■ **Problem to solve**: Transcribe the data exactly, stopping after the "localparam int CSI_IRQ_ERR" line.
Start of Material for this exercise
[src/design/csi_pkg.sv]
// Package for the CAN status and interrupt flag block.
// Assumes a classic Wishbone slave with 32-bit data, one register per word.
package csi_pkg;

  // Register indices (byte address is index times four)
  localparam logic [7:0] CSI_IDX_MODE      = 8'h00; // Reset request, sleep
  localparam logic [7:0] CSI_IDX_CMD       = 8'h01; // Command strobes
  localparam logic [7:0] CSI_IDX_STATUS    = 8'h02; // Status flags
  localparam logic [7:0] CSI_IDX_IRQ       = 8'h03; // Interrupt flags
  localparam logic [7:0] CSI_IDX_ENABLE    = 8'h04; // Interrupt enables
  localparam logic [7:0] CSI_IDX_RXLEVEL   = 8'h05; // Receive level
  localparam logic [7:0] CSI_IDX_ARBCAP    = 8'h0B; // Arbitration capture
  localparam logic [7:0] CSI_IDX_ERRCAP    = 8'h0C; // Error code capture
  localparam logic [7:0] CSI_IDX_RXERR     = 8'h0E; // Receive error counter
  localparam logic [7:0] CSI_IDX_TXERR     = 8'h0F; // Transmit error counter

  // Interrupt flag bit positions
  localparam int CSI_IRQ_RX   = 0;
  localparam int CSI_IRQ_TX   = 1;
  localparam int CSI_IRQ_ERR  = 2;
  localparam int CSI_IRQ_OVR  = 3;
  localparam int CSI_IRQ_WAKE = 4;
  localparam int CSI_IRQ_EPAS = 5;
  localparam int CSI_IRQ_ARB  = 6;
  localparam int CSI_IRQ_BERR = 7;

  // Command bit positions
  localparam int CSI_CMD_TXREQ  = 0;
  localparam int CSI_CMD_RELEASE = 2;
  localparam int CSI_CMD_CLROVR = 3;
  localparam int CSI_CMD_SELFRX = 4;

  // Mode bit positions
  localparam int CSI_MODE_RESET = 0;
  localparam int CSI_MODE_SLEEP = 4;

  // Limits and reset values
  localparam logic [8:0] CSI_TXERR_LIMIT   = 9'h0FF; // Bus-off beyond this
  localparam logic [7:0] CSI_TXERR_BUSOFF  = 8'h7F;  // Load on bus-off
  localparam logic [7:0] CSI_WARN_LIMIT    = 8'h60;  // Warning at or above
  localparam logic [7:0] CSI_PASSIVE_LIMIT = 8'h7F;  // Passive above
  localparam logic [7:0] CSI_RECOVERY_CNT  = 8'h80;  // Bus-free count
  localparam logic [7:0] CSI_MODE_RST_VAL  = 8'h01;  // Reset mode after reset
  localparam logic [7:0] CSI_ZERO8         = 8'h00;

  // Recovery state
  typedef enum logic [1:0] {CSI_ON, CSI_OFF_HOLD, CSI_OFF_RECOVER} csi_bus_state_t;

  // Events from the protocol engine
  typedef struct packed {
    logic       tx_err_inc;   // Transmit error counter up by 8
    logic       rx_err_inc;   // Receive error counter up by 1
    logic       tx_ok;        // Frame sent successfully
    logic       rx_ok;        // Frame stored successfully
    logic       bus_error;    // Bus error detected
    logic       arb_lost;     // Arbitration lost
    logic       bus_free;     // Bus-free condition seen
    logic       bus_activity; // Any bus activity
    logic       transmitting; // Engine transmitting
    logic       receiving;    // Engine receiving
    logic       frame_valid;  // Accepted frame became valid
    logic       frame_no_room;// That frame lacked FIFO room
    logic       high_prio;    // Frame passed high-priority filter
  } csi_engine_t;

  // FIFO state
  typedef struct packed {
    logic [7:0] byte_count;   // Valid message bytes
    logic [5:0] msg_count;    // Complete messages held
  } csi_fifo_t;

endpackage

[src/design/csi_status_irq.sv]
// CAN status flags, error counters, bus-off recovery and interrupt flags.
// Assumes a classic Wishbone master and a protocol engine on clk_i.
//
// Function
// - Transmit counter past 255: bus-off, reset mode
// - Bus-off loads transmit counter with 127
// - Stay in reset until CPU clears it
// - Count down over 128 bus-free conditions
// - Recovery end clears bus-off flag and counters, raises error interrupt
// - Transmit counter readable during recovery
// - Warning flag when a counter reaches 96
// - Bus idle when neither receiving nor transmitting
// - Transmit request clears complete flag until success
// - Locked transmit buffer drops writes silently
// - Overrun flagged when roomless frame becomes valid
// - Buffer-full clears once all messages released
// - Interrupt output high while any flag set
// - Flag register read clears all but receive
// - Bus error flag locked until capture read
// - Arbitration flag locked until capture read
// - Passive flag on entering or leaving passive
// - Wake-up flag on activity while sleeping
// - Overrun interrupt on rising overrun status
// - Error interrupt on warning or bus-off change
// - Transmit interrupt on buffer released rising
// - Receive interrupt on level or priority
// - Release clears receive flag, re-set if qualifying
`timescale 1ns/1ps
module csi_status_irq (
  input  wire logic                 clk_i,        // 40 MHz system clock
  input  wire logic                 rst_i,        // Synchronous reset
  input  wire logic                 wb_cyc_i,     // Wishbone cycle
  input  wire logic                 wb_stb_i,     // Wishbone strobe
  input  wire logic                 wb_we_i,      // Write enable
  input  wire logic [7:0]           wb_adr_i,     // Byte address
  input  wire logic [3:0]           wb_sel_i,     // Byte lanes
  input  wire logic [31:0]          wb_dat_i,     // Write data
  output logic      [31:0]          wb_dat_o,     // Read data
  output logic                      wb_ack_o,     // Acknowledge
  input  wire csi_pkg::csi_engine_t eng_i,        // Engine events
  input  wire csi_pkg::csi_fifo_t   fifo_i,       // FIFO state
  input  wire logic                 txbuf_wr_i,   // CPU write to transmit buffer
  output logic                      txbuf_we_o,   // Accepted buffer write
  output logic                      tx_start_o,   // Transmit request pulse
  output logic                      rx_release_o, // Release command pulse
  output logic                      reset_mode_o, // Reset mode active
  output logic                      bus_idle_o,   // Bus idle
  output logic                      irq_o         // Interrupt request
);
  import csi_pkg::*;

  // Registers
  logic [7:0]     mode;             // Mode bits
  logic [7:0]     irq_enable;       // Interrupt enables
  logic [7:0]     rx_level;         // Receive level
  logic [7:0]     interrupt_flags;  // Interrupt flags
  logic [7:0]     tx_err;           // Transmit error counter
  logic [7:0]     rx_err;           // Receive error counter
  logic [7:0]     bus_free_cnt;     // Recovery count
  csi_bus_state_t bus_state;        // Bus-off state
  logic           bus_off_flag;
  logic           error_warning_flag;
  logic           tx_complete_flag;
  logic           tx_buffer_released_flag;
  logic           tx_pending;       // Request waiting or running
  logic           data_overrun_status;
  logic           err_passive;      // Passive state
  logic           berr_locked;      // Bus error lock
  logic           arb_locked;       // Arbitration lock
  // Previous values for edge detection
  logic           prev_bus_off, prev_warn, prev_ovr, prev_tbr, prev_passive;

  // Bus access decode
  logic           acc, wr, rd;
  logic [7:0]     wbyte;
  logic           cmd_tx, cmd_rel, cmd_clrovr;
  logic [8:0]     tx_sum;
  logic           enter_bus_off;
  logic           rx_qualify;
  logic           next_warn;
  logic           next_passive;

  always_comb begin
    acc        = wb_cyc_i && wb_stb_i && !wb_ack_o;
    wr         = acc && wb_we_i && wb_sel_i[0];
    rd         = acc && !wb_we_i;
    wbyte      = wb_dat_i[7:0];
    cmd_tx     = wr && (wb_adr_i == {CSI_IDX_CMD[5:0], 2'b00}) &&
                 (wbyte[CSI_CMD_TXREQ] || wbyte[CSI_CMD_SELFRX]);
    cmd_rel    = wr && (wb_adr_i == {CSI_IDX_CMD[5:0], 2'b00}) && wbyte[CSI_CMD_RELEASE];
    cmd_clrovr = wr && (wb_adr_i == {CSI_IDX_CMD[5:0], 2'b00}) && wbyte[CSI_CMD_CLROVR];
    tx_sum     = {1'b0, tx_err} + 9'h008;
    enter_bus_off = (bus_state == CSI_ON) && eng_i.tx_err_inc && (tx_sum > CSI_TXERR_LIMIT);
    rx_qualify = (fifo_i.msg_count != 6'h00) && (fifo_i.byte_count > rx_level);
    next_warn  = (tx_err >= CSI_WARN_LIMIT) || (rx_err >= CSI_WARN_LIMIT);
    next_passive = (tx_err > CSI_PASSIVE_LIMIT) || (rx_err > CSI_PASSIVE_LIMIT);
  end

  // Wishbone acknowledge, one cycle after request
  always_ff @(posedge clk_i) begin
    if (rst_i) begin
      wb_ack_o <= 1'b0;
    end else begin
      wb_ack_o <= acc;
    end
  end

  // Read data mux
  always_ff @(posedge clk_i) begin
    if (rst_i) begin
      wb_dat_o <= 32'h0000_0000;
    end else if (rd) begin
      case (wb_adr_i)
        {CSI_IDX_MODE[5:0], 2'b00}:    wb_dat_o <= {24'h000000, mode};
        {CSI_IDX_STATUS[5:0], 2'b00}: begin
          wb_dat_o <= {24'h000000, bus_off_flag, error_warning_flag, eng_i.transmitting,
                       eng_i.receiving, tx_complete_flag, tx_buffer_released_flag,
                       data_overrun_status, fifo_i.msg_count != 6'h00};
        end
        {CSI_IDX_IRQ[5:0], 2'b00}:     wb_dat_o <= {24'h000000, interrupt_flags};
        {CSI_IDX_ENABLE[5:0], 2'b00}:  wb_dat_o <= {24'h000000, irq_enable};
        {CSI_IDX_RXLEVEL[5:0], 2'b00}: wb_dat_o <= {24'h000000, rx_level};
        {CSI_IDX_RXERR[5:0], 2'b00}:   wb_dat_o <= {24'h000000, rx_err};
        {CSI_IDX_TXERR[5:0], 2'b00}:   wb_dat_o <= {24'h000000, tx_err};
        default:                       wb_dat_o <= 32'h0000_0000; // Unmapped reads zero
      endcase
    end
  end

  // Control registers: mode, enables, receive level
  always_ff @(posedge clk_i) begin
    if (rst_i) begin
      mode       <= CSI_MODE_RST_VAL;
      irq_enable <= CSI_ZERO8;
      rx_level   <= CSI_ZERO8;
    end else begin
      if (wr && wb_adr_i == {CSI_IDX_MODE[5:0], 2'b00}) begin
        mode <= wbyte;
      end
      if (enter_bus_off) begin
        mode[CSI_MODE_RESET] <= 1'b1;
      end
      if (wr && wb_adr_i == {CSI_IDX_ENABLE[5:0], 2'b00}) begin
        irq_enable <= wbyte;
      end
      if (wr && wb_adr_i == {CSI_IDX_RXLEVEL[5:0], 2'b00}) begin
        rx_level <= wbyte;
      end
    end
  end

  // Error counters and bus-off recovery
  always_ff @(posedge clk_i) begin
    if (rst_i) begin
      tx_err       <= CSI_ZERO8;
      rx_err       <= CSI_ZERO8;
      bus_state    <= CSI_ON;
      bus_off_flag <= 1'b0;
      bus_free_cnt <= CSI_ZERO8;
    end else begin
      case (bus_state)
        CSI_ON: begin
          if (enter_bus_off) begin
            bus_off_flag <= 1'b1;
            tx_err    <= CSI_TXERR_BUSOFF;
            bus_state <= CSI_OFF_HOLD;
          end else begin
            if (eng_i.tx_err_inc) begin
              tx_err <= tx_sum[7:0];
            end else if (eng_i.tx_ok && tx_err != CSI_ZERO8) begin
              tx_err <= tx_err - 8'h01;
            end
            if (eng_i.rx_err_inc && rx_err != 8'hFF) begin
              rx_err <= rx_err + 8'h01;
            end else if (eng_i.rx_ok && rx_err != CSI_ZERO8) begin
              rx_err <= rx_err - 8'h01;
            end
          end
        end
        CSI_OFF_HOLD: begin
          if (!mode[CSI_MODE_RESET]) begin
            bus_free_cnt <= CSI_RECOVERY_CNT;
            bus_state    <= CSI_OFF_RECOVER;
          end
        end
        CSI_OFF_RECOVER: begin
          if (eng_i.bus_free) begin
            if (bus_free_cnt == 8'h01) begin
              bus_off_flag <= 1'b0;
              tx_err       <= CSI_ZERO8;
              rx_err       <= CSI_ZERO8;
              bus_state    <= CSI_ON;
            end else if (tx_err != CSI_ZERO8) begin
              tx_err <= tx_err - 8'h01;
            end
            bus_free_cnt <= bus_free_cnt - 8'h01;
          end
        end
        default: bus_state <= CSI_ON;
      endcase
    end
  end

  // Warning and passive status
  always_ff @(posedge clk_i) begin
    if (rst_i) begin
      error_warning_flag <= 1'b0;
      err_passive        <= 1'b0;
    end else begin
      // Counters zero at recovery end clear it
      error_warning_flag <= next_warn;
      err_passive        <= next_passive;
    end
  end

  // Transmit status and buffer lock
  always_ff @(posedge clk_i) begin
    if (rst_i) begin
      tx_complete_flag        <= 1'b0;
      tx_buffer_released_flag <= 1'b1;
      tx_pending              <= 1'b0;
      tx_start_o              <= 1'b0;
      txbuf_we_o              <= 1'b0;
    end else begin
      tx_start_o <= cmd_tx && tx_buffer_released_flag;
      txbuf_we_o <= txbuf_wr_i && tx_buffer_released_flag;
      if (cmd_tx && tx_buffer_released_flag) begin
        tx_complete_flag        <= 1'b0;
        tx_buffer_released_flag <= 1'b0;
        tx_pending              <= 1'b1;
      end else if (tx_pending && eng_i.tx_ok) begin
        tx_complete_flag        <= 1'b1;
        tx_buffer_released_flag <= 1'b1;
        tx_pending              <= 1'b0;
      end else if (bus_state != CSI_ON) begin
        tx_buffer_released_flag <= 1'b1;
        tx_pending              <= 1'b0;
      end
    end
  end

  // Overrun status and release pulse
  always_ff @(posedge clk_i) begin
    if (rst_i) begin
      data_overrun_status <= 1'b0;
      rx_release_o        <= 1'b0;
    end else begin
      rx_release_o <= cmd_rel;
      if (eng_i.frame_valid && eng_i.frame_no_room) begin
        data_overrun_status <= 1'b1;
      end else if (cmd_clrovr) begin
        data_overrun_status <= 1'b0;
      end
    end
  end

  // Capture-register locks
  always_ff @(posedge clk_i) begin
    if (rst_i) begin
      berr_locked <= 1'b0;
      arb_locked  <= 1'b0;
    end else begin
      if ((eng_i.bus_error || enter_bus_off) && irq_enable[CSI_IRQ_BERR]) begin
        berr_locked <= 1'b1;
      end else if (rd && wb_adr_i == {CSI_IDX_ERRCAP[5:0], 2'b00}) begin
        berr_locked <= 1'b0;
      end
      if (eng_i.arb_lost && irq_enable[CSI_IRQ_ARB]) begin
        arb_locked <= 1'b1;
      end else if (rd && wb_adr_i == {CSI_IDX_ARBCAP[5:0], 2'b00}) begin
        arb_locked <= 1'b0;
      end
    end
  end

  // Edge detection history
  always_ff @(posedge clk_i) begin
    if (rst_i) begin
      prev_bus_off <= 1'b0;
      prev_warn    <= 1'b0;
      prev_ovr     <= 1'b0;
      prev_tbr     <= 1'b1;
      prev_passive <= 1'b0;
    end else begin
      prev_bus_off <= bus_off_flag;
      prev_warn    <= error_warning_flag;
      prev_ovr     <= data_overrun_status;
      prev_tbr     <= tx_buffer_released_flag;
      prev_passive <= err_passive;
    end
  end

  // Interrupt flags: sets win over read clear
  always_ff @(posedge clk_i) begin
    if (rst_i) begin
      interrupt_flags <= CSI_ZERO8;
    end else begin
      if (rd && wb_adr_i == {CSI_IDX_IRQ[5:0], 2'b00}) begin
        interrupt_flags[7:1] <= 7'h00;
      end
      if ((eng_i.bus_error || enter_bus_off) && irq_enable[CSI_IRQ_BERR] && !berr_locked) begin
        interrupt_flags[CSI_IRQ_BERR] <= 1'b1;
      end
      if (eng_i.arb_lost && irq_enable[CSI_IRQ_ARB] && !arb_locked) begin
        interrupt_flags[CSI_IRQ_ARB] <= 1'b1;
      end
      if ((err_passive != prev_passive) && irq_enable[CSI_IRQ_EPAS]) begin
        interrupt_flags[CSI_IRQ_EPAS] <= 1'b1;
      end
      if (mode[CSI_MODE_SLEEP] && eng_i.bus_activity && irq_enable[CSI_IRQ_WAKE]) begin
        interrupt_flags[CSI_IRQ_WAKE] <= 1'b1;
      end
      if (data_overrun_status && !prev_ovr && irq_enable[CSI_IRQ_OVR]) begin
        interrupt_flags[CSI_IRQ_OVR] <= 1'b1;
      end
      if (((bus_off_flag != prev_bus_off) || (error_warning_flag != prev_warn)) &&
          irq_enable[CSI_IRQ_ERR]) begin
        interrupt_flags[CSI_IRQ_ERR] <= 1'b1;
      end
      if (tx_buffer_released_flag && !prev_tbr && irq_enable[CSI_IRQ_TX]) begin
        interrupt_flags[CSI_IRQ_TX] <= 1'b1;
      end
      if (cmd_rel) begin
        interrupt_flags[CSI_IRQ_RX] <= 1'b0;
      end else if (irq_enable[CSI_IRQ_RX] &&
                   (rx_qualify || (eng_i.frame_valid && eng_i.high_prio && !eng_i.frame_no_room))) begin
        interrupt_flags[CSI_IRQ_RX] <= 1'b1;
      end else if (fifo_i.msg_count == 6'h00) begin
        interrupt_flags[CSI_IRQ_RX] <= 1'b0;
      end
    end
  end

  // Output registers
  always_ff @(posedge clk_i) begin
    if (rst_i) begin
      irq_o        <= 1'b0;
      reset_mode_o <= 1'b1;
      bus_idle_o   <= 1'b1;
    end else begin
      irq_o        <= |interrupt_flags;
      reset_mode_o <= mode[CSI_MODE_RESET] || enter_bus_off;
      bus_idle_o   <= !eng_i.receiving && !eng_i.transmitting;
    end
  end

endmodule

[config.mk]
export PLATFORM = sky130hd
export DESIGN_NAME = csi_status_irq
export DESIGN_NICKNAME = d
export VERILOG_FILES = /design/src/design/csi_pkg.sv /design/src/design/csi_status_irq.sv
export SDC_FILE = /design/constraint.sdc
export NUM_CORES = 1
export LEC_CHECK = 0
export BUFFER_PORTS_ARGS = -buffer_cell sky130_fd_sc_hd__buf_2
export CAP_MARGIN = 5
export CORE_ASPECT_RATIO = 1.4
export CORE_MARGIN = 3
export CORE_UTILIZATION = 50
export DETAILED_ROUTE_END_ITERATION = 8
export MAX_ROUTING_LAYER = met4
export PLACE_DENSITY = 0.82
export RECOVER_POWER = 100
export SYNTH_ARGS = -nofsm -noshare
export SYNTH_HDL_FRONTEND = slang
export SYNTH_SLANG_ARGS = --single-unit
export TNS_END_PERCENT = 10
[constraint.sdc]
create_clock -name clk_i -period 5.58 [get_ports clk_i]
set_input_delay 1.116 -clock clk_i [delete_from_list [all_inputs] [get_ports clk_i]]
set_output_delay 1.116 -clock clk_i [all_outputs]
set_load 0.03 [all_outputs]
==> metrics.txt <==
outcome=finished, violations left; failing checks=capacitance limit, slew limit; number of global-route vias before repair=approximately 4300; CTS clk-pin slew, worst paths=roughly 60 ps; most frequent cells in the layout=87 x dfxtp_1, 81 x nor2_1, 46 x buf_2; unrepaired setup endpoints after global routing=false; DRC=0; total negative slack=0 ps; worst setup margin=roughly 1900 ps; pin count of the biggest net entering global routing=75; crit start category=input port; Max Fclk=approximately 0.27 GHz; fillcell total=just under 900; Period minus WS final=approximately 3700 ps; Crit path largest cell delay=roughly 2200 ps; worst-path cell chain=clkbuf_1, clkbuf_1, o22ai_1; Area contributors post-synth=dfxtp_1 35%, nor2_1 6.1%, mux2i_1 5.9%, ha_1 5.6%, buf_4 4.1%; Die Y=around 120 um; DPL Wire Length=~10000 um; hold_sp=arb_locked; Root Buffer=clkbuf_16; cell row count=42; die area=around 11000 um^2; mapped cell area=4950 um^2; reg2reg start=rx_err[2]; max-cap check violation count=2; VDD IR max=roughly 0.00018 V; Post-Syn Instances=~590; Detailed Route WL=about 13000 um; Main synth FF type=dfxtp_1; clk sinks=87; htree depth=3; worst-path maximum fanout=between 70 and 80; Initial Util=51.8%; All-Layer GR Usage=around 25%; crit-path most repeated cell=clkbuf_1; Final Slew Violations=84; Post-synth EDFFs=0; Worst Hold Class=reg2reg; Layout area overhead=10.7%; final worst path period share=around two thirds; GRT Residual Overflow=0; Required @ worst endpoint=approximately 5700 ps; leading area contributor after synthesis=dfxtp_1; Die W=between 90 and 100 um; Mean Syn Cell Area=~8.4 um^2; crit path max-delay cell type=clkbuf_1; antenna cells=0; maximum buffer depth of the clock tree=2; DRT Pass-1 Iters=6; antenna viol nets, final=0; commonest non-fill, non-tap cell in the layout=dfxtp_1; Power per Cell Area=305 nW/um^2; # setup viols final=0; postcts setup bufs=0; global placement routability congestion=roughly 0.93; Yosys warning total=0; Final Skew=around 5 ps; post-synthesis cell type count=74; first-pass GRT wire length=21300 um; Yosys reg bits=between 80 and 90; CTS Buf Count=9; Multi-input gate area=between 2000 and 3000 um^2; clk_lat worst skew=350 ps; Final Util=a little under three fifths; IO Pins=116; Max-slew headroom=-110%; initial antenna violation count=0; share of layout cells above drive strength 1=a little under an eighth; IO Port Bufs=64; leakage power=2.12 nW; launch point of the worst path=rst_i; Worst EP arrival=3790 ps; core area=between 9000 and 10000 um^2; WL/cell=about 17 um; Power, Total=between 1.5 and 2 mW; Place WS=between 2000 and 2500 ps; Seq/Total Area, Yosys=35.2%; # resized after CTS=0; DR vias/cell=5.95; CTS tree=yes; Iteration-0 DRC Markers=between 200 and 300; Storage cell area=approximately 1700 um^2; final hold violation count=0; Worst Max-Slew Pin Slew=about 3100 ps; CP Capture Type=flip-flop; hold_buf cts=0; NumNets Final=736; asr flop ratio synth=0%; via count=4600; WS Path Type=in2reg; Yosys top cell area share=35.2%
power breakdown:
part | internal (mW) | total, mW | leakage (nW) | switching, mW
Clock | 0.359 | 0.607 | 0.149 | 0.248
Combinational | 0.139 | 0.333 | 1.26 | 0.194
Sequential | 0.659 | 0.730 | 0.706 | 0.0716
layer usage:
metal / part of all wire (%) / vias up / global-route usage (%) / wire (um)
met1: 38 / 2178 / 27.1 / 5130
met3: 6.8 / 44 / 4.05 / 917
met4: 4.3 / 0 / 14.1 / 571
met2: 51 / 216 / 43.3 / 6790
met5: 0 / - / - / 0
li1: - / 2162 / - / -
layout make-up:
type | count | area share, %
Sequential cell | 87 | 31.8
Multi-Input combinational cell | 446 | 52.4
Tap cell | 132 | 3.01
Clock buffer | 11 | 4.43
Timing Repair Buffer | 65 | 5.50
Clock inverter | 5 | 1.05
Inverter | 27 | 1.85
sequential cells by signal, summed over array words and instances (netlist names), 2 cells and up:
name             count
tx_err               8
irq_enable           8
interrupt_flags      8
bus_state            2
mode                 8
rx_level             8
bus_free_cnt         8
rx_err               8
wb_dat_o             8
critical path: cells and delay by family:
family / cells / cell delay, ps
buffers and inverters: 2 / 2310
AOI/OAI and AO/OA: 1 / 320
logic make-up (layout without fill, tap and decap cells):
kind of cell | after synthesis | count (layout) | share of synthesized area, %
flip-flops | 87 | 87 | 35.2
XOR/XNOR | 14 | 14 | 2.48
other | 1 | 24 | 0.0758
AO/OA/AOI/OAI | 139 | 139 | 19.4
buffers and inverters | 79 | 108 | 8.24
multiplexers | 30 | 30 | 6.32
AND/OR/NAND/NOR | 216 | 216 | 22.4
adder cells (fa/ha/maj) | 23 | 23 | 5.97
End of Material for this exercise
■ **Finished exercise**:
[src/design/csi_pkg.sv]
// Package for the CAN status and interrupt flag block.
// Assumes a classic Wishbone slave with 32-bit data, one register per word.
package csi_pkg;

  // Register indices (byte address is index times four)
  localparam logic [7:0] CSI_IDX_MODE      = 8'h00; // Reset request, sleep
  localparam logic [7:0] CSI_IDX_CMD       = 8'h01; // Command strobes
  localparam logic [7:0] CSI_IDX_STATUS    = 8'h02; // Status flags
  localparam logic [7:0] CSI_IDX_IRQ       = 8'h03; // Interrupt flags
  localparam logic [7:0] CSI_IDX_ENABLE    = 8'h04; // Interrupt enables
  localparam logic [7:0] CSI_IDX_RXLEVEL   = 8'h05; // Receive level
  localparam logic [7:0] CSI_IDX_ARBCAP    = 8'h0B; // Arbitration capture
  localparam logic [7:0] CSI_IDX_ERRCAP    = 8'h0C; // Error code capture
  localparam logic [7:0] CSI_IDX_RXERR     = 8'h0E; // Receive error counter
  localparam logic [7:0] CSI_IDX_TXERR     = 8'h0F; // Transmit error counter

  // Interrupt flag bit positions
  localparam int CSI_IRQ_RX   = 0;
  localparam int CSI_IRQ_TX   = 1;
  localparam int CSI_IRQ_ERR  = 2;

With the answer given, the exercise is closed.